## config.mk

```make
export PLATFORM = sky130hd
export DESIGN_NAME = add_sub_sched_flat
export DESIGN_NICKNAME = d
export VERILOG_FILES = /design/src/rtl/alu_pkg.sv /design/src/rtl/add_sub_sched_if.sv /design/src/rtl/nibble_add_sub.sv /design/src/rtl/add_sub_sched.sv /design/src/flat_wrapper.sv
export SDC_FILE = /design/constraint.sdc
export NUM_CORES = 1
export LEC_CHECK = 0
export BUFFER_PORTS_ARGS = -buffer_cell sky130_fd_sc_hd__clkbuf_2
export CAP_MARGIN = 20
export CELL_PAD_IN_SITES_DETAIL_PLACEMENT = 1
export CELL_PAD_IN_SITES_GLOBAL_PLACEMENT = 2
export CORE_UTILIZATION = 29
export CTS_BUF_LIST = sky130_fd_sc_hd__clkbuf_2
export CTS_CLUSTER_DIAMETER = 80
export DETAILED_ROUTE_END_ITERATION = 10
export GPL_ROUTABILITY_DRIVEN = 1
export GPL_TIMING_DRIVEN = 1
export PLACE_DENSITY = 0.74
export SETUP_SLACK_MARGIN = 0.05
export SKIP_CTS_REPAIR_TIMING = 1
export SLEW_MARGIN = 20
export SYNTH_ARGS = -nofsm -noshare
export SYNTH_HDL_FRONTEND = slang
export SYNTH_SLANG_ARGS = --single-unit
```

## constraint.sdc

```tcl
create_clock -name clk -period 6 [get_ports clk]
set_input_delay 0 -clock clk [delete_from_list [all_inputs] [get_ports clk]]
set_output_delay 0 -clock clk [all_outputs]
set_load 0.01 [all_outputs]
```
--- src/rtl/sram_access_ctrl.sv ---
// Memory-stage front end sequencing single word accesses to a multi-cycle SRAM,
// holding the pipeline frozen (ready=0) until the access completes.
// Optional build macro MEM_ALIGN_CHECK_EN adds the `misaligned` output and skips
// the SRAM for byte addresses that are not word aligned.
module sram_access_ctrl #(
   parameter int ADDR_W      = 32,
   parameter int DATA_W      = 32,
   parameter int MEM_BASE    = 1024,
   parameter int SRAM_ADDR_W = 16,
   parameter int WAIT_CYCLES = 5
) (
   input  logic                   clk,
   input  logic                   rst,
   input  logic                   MEM_R_EN,
   input  logic                   MEM_W_EN,
   input  logic [ADDR_W-1:0]      ALU_Res,
   input  logic [DATA_W-1:0]      Val_Rm,
   output logic [DATA_W-1:0]      out,
   output logic                   ready,
   output logic [SRAM_ADDR_W-1:0] sram_addr,
   output logic [DATA_W-1:0]      sram_wdata,
   input  logic [DATA_W-1:0]      sram_rdata,
   output logic                   sram_we_n,
   output logic                   sram_oe_n
`ifdef MEM_ALIGN_CHECK_EN
   ,
   output logic                   misaligned
`endif
);

   localparam logic [1:0] IDLE   = 2'd0;
   localparam logic [1:0] ACCESS = 2'd1;
   localparam logic [1:0] DONE   = 2'd2;

   localparam int          CNT_W    = 4;
   localparam logic [CNT_W-1:0] CNT_INIT = CNT_W'(WAIT_CYCLES - 1);

   logic [1:0]             state_q, state_d;
   logic [CNT_W-1:0]       cnt_q, cnt_d;
   logic                   op_wr_q, op_wr_d;
   logic [DATA_W-1:0]      out_q, out_d;
   logic [SRAM_ADDR_W-1:0] addr_q, addr_d;
   logic [DATA_W-1:0]      wdata_q, wdata_d;
   logic                   we_n_q, we_n_d;
   logic                   oe_n_q, oe_n_d;

   logic                   req;
   logic                   skip;
   logic [ADDR_W-1:0]      offset;
   logic [SRAM_ADDR_W-1:0] word_addr;
   logic                   unused_bits;

   assign req       = MEM_R_EN | MEM_W_EN;
   // Unsigned subtract: addresses below MEM_BASE wrap silently.
   assign offset    = ALU_Res - ADDR_W'(MEM_BASE);
   assign word_addr = offset[SRAM_ADDR_W+1:2];
   assign unused_bits = ^{offset[ADDR_W-1:SRAM_ADDR_W+2], offset[1:0]};

`ifdef MEM_ALIGN_CHECK_EN
   logic mis_q, mis_d;
   assign skip       = (ALU_Res[1:0] != 2'b00);
   assign mis_d      = (state_q == IDLE) && req && skip;
   assign misaligned = mis_q;

   always_ff @(posedge clk or negedge rst) begin
      if (!rst) mis_q <= 1'b0;
      else      mis_q <= mis_d;
   end
`else
   assign skip = 1'b0;
`endif

   // Ready is forced high during reset so an aborted access never freezes the pipe.
   assign ready = !rst || (state_q == DONE) || ((state_q == IDLE) && !req);

   always_comb begin
      state_d = state_q;
      cnt_d   = cnt_q;
      op_wr_d = op_wr_q;
      out_d   = out_q;
      addr_d  = addr_q;
      wdata_d = wdata_q;
      we_n_d  = we_n_q;
      oe_n_d  = oe_n_q;
      case (state_q)
         IDLE: begin
            if (req) begin
               if (skip) begin
                  state_d = DONE;
               end else begin
                  addr_d  = word_addr;
                  wdata_d = Val_Rm;
                  op_wr_d = MEM_W_EN;
                  cnt_d   = CNT_INIT;
                  we_n_d  = !MEM_W_EN;
                  oe_n_d  = MEM_W_EN;
                  state_d = ACCESS;
               end
            end
         end
         ACCESS: begin
            if (cnt_q != '0) begin
               cnt_d = cnt_q - 1'b1;
            end else begin
               if (!op_wr_q) out_d = sram_rdata;
               we_n_d  = 1'b1;
               oe_n_d  = 1'b1;
               state_d = DONE;
            end
         end
         // A request still asserted here belongs to the instruction just retired.
         DONE:    state_d = IDLE;
         default: state_d = IDLE;
      endcase
   end

   always_ff @(posedge clk or negedge rst) begin
      if (!rst) begin
         state_q <= IDLE;
         cnt_q   <= '0;
         op_wr_q <= 1'b0;
         out_q   <= '0;
         addr_q  <= '0;
         wdata_q <= '0;
         we_n_q  <= 1'b1;
         oe_n_q  <= 1'b1;
      end else begin
         state_q <= state_d;
         cnt_q   <= cnt_d;
         op_wr_q <= op_wr_d;
         out_q   <= out_d;
         addr_q  <= addr_d;
         wdata_q <= wdata_d;
         we_n_q  <= we_n_d;
         oe_n_q  <= oe_n_d;
      end
   end

   assign out        = out_q;
   assign sram_addr  = addr_q;
   assign sram_wdata = wdata_q;
   assign sram_we_n  = we_n_q;
   assign sram_oe_n  = oe_n_q;

endmodule
**config.mk**
```make
export PLATFORM = sky130hd
export DESIGN_NAME = regfile_dumper
export DESIGN_NICKNAME = d
export VERILOG_FILES = /design/src/rtl/regfile_pkg.sv /design/src/rtl/regfile_dumper.sv
export SDC_FILE = /design/constraint.sdc
export NUM_CORES = 1
export LEC_CHECK = 0
export CORE_MARGIN = 1
export CORE_UTILIZATION = 42
export CTS_BUF_LIST = sky130_fd_sc_hd__clkbuf_4
export CTS_CLUSTER_DIAMETER = 150
export CTS_CLUSTER_SIZE = 10
export DETAILED_ROUTE_END_ITERATION = 8
export PLACE_DENSITY = 0.82
export SLEW_MARGIN = 5
export SYNTH_ARGS = -nofsm -noshare
export SYNTH_HDL_FRONTEND = slang
export SYNTH_SLANG_ARGS = --single-unit
```
**constraint.sdc**
```tcl
create_clock -name clk -period 1.68 [get_ports clk]
set_input_delay 0.252 -clock clk [delete_from_list [all_inputs] [get_ports clk]]
set_output_delay 0.252 -clock clk [all_outputs]
set_load 0.02 [all_outputs]
```
**src/rtl/regfile_pkg.sv**
```systemverilog
// Shared definitions for the register file and its debug read-out engine.
//   BIT_SIZE  : register word width
//   ADDR_SIZE : register address width (32 registers)
//   NUM_REGS  : number of architectural registers
//   dump_state_e : state encoding of the read-out FSM
package regfile_pkg;

  localparam int BIT_SIZE  = 32;
  localparam int ADDR_SIZE = 5;
  localparam int NUM_REGS  = 32;

  typedef enum logic [1:0] {
    ST_IDLE = 2'd0,
    ST_READ = 2'd1,
    ST_SEND = 2'd2,
    ST_DONE = 2'd3
  } dump_state_e;

endpackage

```
**src/rtl/regfile_dumper.sv**
```systemverilog
// regfile_dumper: debug read-out engine for the register file.
// Walks an inclusive, wrapping address range through one asynchronous
// register-file read port and streams {address, data} beats on a
// valid/ready interface.
//
// Ports:
//   clk, rst     : clock, synchronous active-high reset
//   start, abort : dump request (IDLE only) / terminate (priority over start)
//   first_addr   : first register to dump, latched on accepted start
//   last_addr    : last register (inclusive), latched on accepted start
//   Read_addr    : register-file read address (always the current index)
//   Read_data    : combinational register-file read data
//   dump_valid   : beat available
//   dump_ready   : sink accepts beat
//   dump_addr    : register index of the current beat
//   dump_data    : captured register value
//   busy         : high whenever the engine is not idle
//   done         : one-cycle pulse after the last beat is accepted
module regfile_dumper
  import regfile_pkg::*;
#(
  parameter int bit_size  = BIT_SIZE,
  parameter int addr_size = ADDR_SIZE
) (
  input  logic                 clk,
  input  logic                 rst,
  input  logic                 start,
  input  logic                 abort,
  input  logic [addr_size-1:0] first_addr,
  input  logic [addr_size-1:0] last_addr,
  output logic [addr_size-1:0] Read_addr,
  input  logic [bit_size-1:0]  Read_data,
  output logic                 dump_valid,
  input  logic                 dump_ready,
  output logic [addr_size-1:0] dump_addr,
  output logic [bit_size-1:0]  dump_data,
  output logic                 busy,
  output logic                 done
);

  dump_state_e state_q;
  dump_state_e state_d;

  logic [addr_size-1:0] cur_addr;
  logic [addr_size-1:0] end_addr;
  logic [addr_size-1:0] cap_addr_p1;
  logic [bit_size-1:0]  cap_data_p1;

  logic start_ok;
  logic beat_hs;
  logic at_end;

  assign start_ok = (state_q == ST_IDLE) && start && !abort;
  assign beat_hs  = (state_q == ST_SEND) && dump_ready;
  assign at_end   = (cur_addr == end_addr);

  // State register
  always_ff @(posedge clk) begin
    if (rst) begin
      state_q <= ST_IDLE;
    end else begin
      state_q <= state_d;
    end
  end

  // Next-state logic; abort returns to IDLE from any active state
  always_comb begin
    state_d = state_q;
    unique case (state_q)
      ST_IDLE: begin
        if (start_ok) state_d = ST_READ;
      end
      ST_READ: begin
        state_d = abort ? ST_IDLE : ST_SEND;
      end
      ST_SEND: begin
        if (abort) begin
          state_d = ST_IDLE;
        end else if (dump_ready) begin
          state_d = at_end ? ST_DONE : ST_READ;
        end
      end
      ST_DONE: begin
        state_d = ST_IDLE;
      end
      default: state_d = ST_IDLE;
    endcase
  end

  // Output decode
  always_comb begin
    dump_valid = 1'b0;
    busy       = 1'b0;
    done       = 1'b0;
    unique case (state_q)
      ST_IDLE: ;
      ST_READ: busy = 1'b1;
      ST_SEND: begin
        busy       = 1'b1;
        dump_valid = 1'b1;
      end
      ST_DONE: begin
        busy = 1'b1;
        done = 1'b1;
      end
      default: ;
    endcase
  end

  // Address walker: range bounds latched on start, index advances mod
  // 2^addr_size on every non-final accepted beat.
  always_ff @(posedge clk) begin
    if (rst) begin
      cur_addr <= '0;
      end_addr <= '0;
    end else if (start_ok) begin
      cur_addr <= first_addr;
      end_addr <= last_addr;
    end else if (beat_hs && !abort && !at_end) begin
      cur_addr <= cur_addr + addr_size'(1);
    end
  end

  // Capture stage: the word is sampled at the end of READ, so a same-edge
  // register-file write is not observed and later writes cannot disturb
  // a pending beat.
  always_ff @(posedge clk) begin
    if (rst) begin
      cap_addr_p1 <= '0;
      cap_data_p1 <= '0;
    end else if (state_q == ST_READ) begin
      cap_addr_p1 <= cur_addr;
      cap_data_p1 <= Read_data;
    end
  end

  assign Read_addr = cur_addr;
  assign dump_addr = cap_addr_p1;
  assign dump_data = cap_data_p1;

endmodule

```
==> results.md, run 1 <==
- Synth Flop Type: dfxtp_1
- Post-layout nets: slightly below 400
- DP Cell Count: 389
- Syn nets: 290
- PD cells: around 750 nW/µm²
- Initial cell density of the core: a little over two fifths
- Synth-to-Final Area Change: 60.0%
- Setup CP Type: register to register
- Status: finished, final reports clean
- Register area: ~980 µm²
- Period utilization: between 90% and 100%
- Multi-input gate area: 891 µm²
- Slew Viols, Final: 0
- Worst skew pair latency: around 0.36 ns
- # clock sinks: 49
- Yosys cell types: 37
- Core area: around 4400 µm²
- Largest net degree at the start of global routing: 28
- Die span in y: 69.6 µm
- Crit path max fanout: 6
- Total chip power: approximately 2.3 mW
- Detail-routed via count per cell: roughly 5
- Initial DRC count: 61
- Layout cells sized above 1: 12.4%
- Fin util: a little over two thirds
- Routability cong.: approximately 0.78
- CP max-delay cell: a2111oi_4
- Layout Cells excl Fill: 400
- Min Hold Slack: approximately 0.31 ns
- Peak supply drop: 462 µV
- Max incr delay on CP: ~0.38 ns
- NetSw: approximately 0.64 mW
- Comb pwr share: 23.3%
- TritonCTS clock tree: yes
- Max-cap violations: 0
- Post-DRT Antenna Nets: 0
- Asr flop ratio synth: 0%
- Final Hold Fails: 0
- Num CTS Buffers: 5
- Tmin final: ~1.6 ns
- Crit path max-delay family: compound AO/OA/AOI/OAI gates
- Port Buf Inserts: slightly above 90
- Hold Crit Class: input port to register
- Worst-path cell chain: xor2_1 > a2111oi_4 > buf_4 > a31oi_4 > o311a_1 > o31ai_1
- Fill count: around 370
- Grt total ovfl: 0
- Die X: 69.6 µm
- YS warnings: 0
- Switch share: around 28%
- Startpoint types: register
- Max Fclk: roughly 620 MHz
- Seq pwr share: between 50% and 60%
- I/O pins: 92
- # diodes: 0
- Residual DRC: 0
- Final HPWL DP: around 3500 µm
- DR vias: roughly 2000
- Max-slew headroom: 72.0%
- Die area: 4850 µm²
- #FFs+latches synth: 49
- Largest area contributor in the netlist: dfxtp_1
- Flop-to-flop setup slack: 0.06 ns
- Setup-failing EPs final: 0
- Power Internal: ~1.7 mW
- First-pass GRT wire length: roughly 8100 µm
- Clock Skews: 0.0100 ns
- Post-synth EDFFs: 0
- Post-synth top area share: a little over 50%
- Setup slack after layout: roughly 0.059 ns
- Total wire length: slightly below 5000 µm
- Actual slew at the worst max-slew pin: between 0.4 and 0.5 ns
- P_leak: 1.14 nW
- Pre-CTS setup slack: -0.302 ns
- Bufs on Longest Clock Path: 2
- Cells after Synth: roughly 240
- Top cells by area, synth: dfxtp_1 51%, nand2_1 17%, a21oi_1 11%, clkbuf_1 2.7%, a2111oi_4 1.4%
- Avg Cell Area, Syn: about 7.9 µm²
- Mapped Area: just under 2000 µm²
- GRT Total Usage: between 20% and 30%
- Setup crit end kind: register
- Clock share of power: between 20 and 25%
- CP bufs+invs: 1
- Cell row count: 24
- H-tree depth: 2
- Required @ worst endpoint: 1.97 ns
- Initial antenna violation count: 0
- # hold bufs at CTS: 0
- Vias in the first global route: 1821
- Post-synthesis sequential area ratio: 51.0%
- CTS Root Cell: clkbuf_4
- Routed length per instance: between 10 and 15 µm
- Drt first pass iters: 4
- Clock slew at reported path FFs: 0.14 ns
- Worst Path Arrival: roughly 1.9 ns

ACTION ITEM: Where a line of the data holds "width", show that line.

RESPONSE AREA:
//   BIT_SIZE  : register word width
//   ADDR_SIZE : register address width (32 registers)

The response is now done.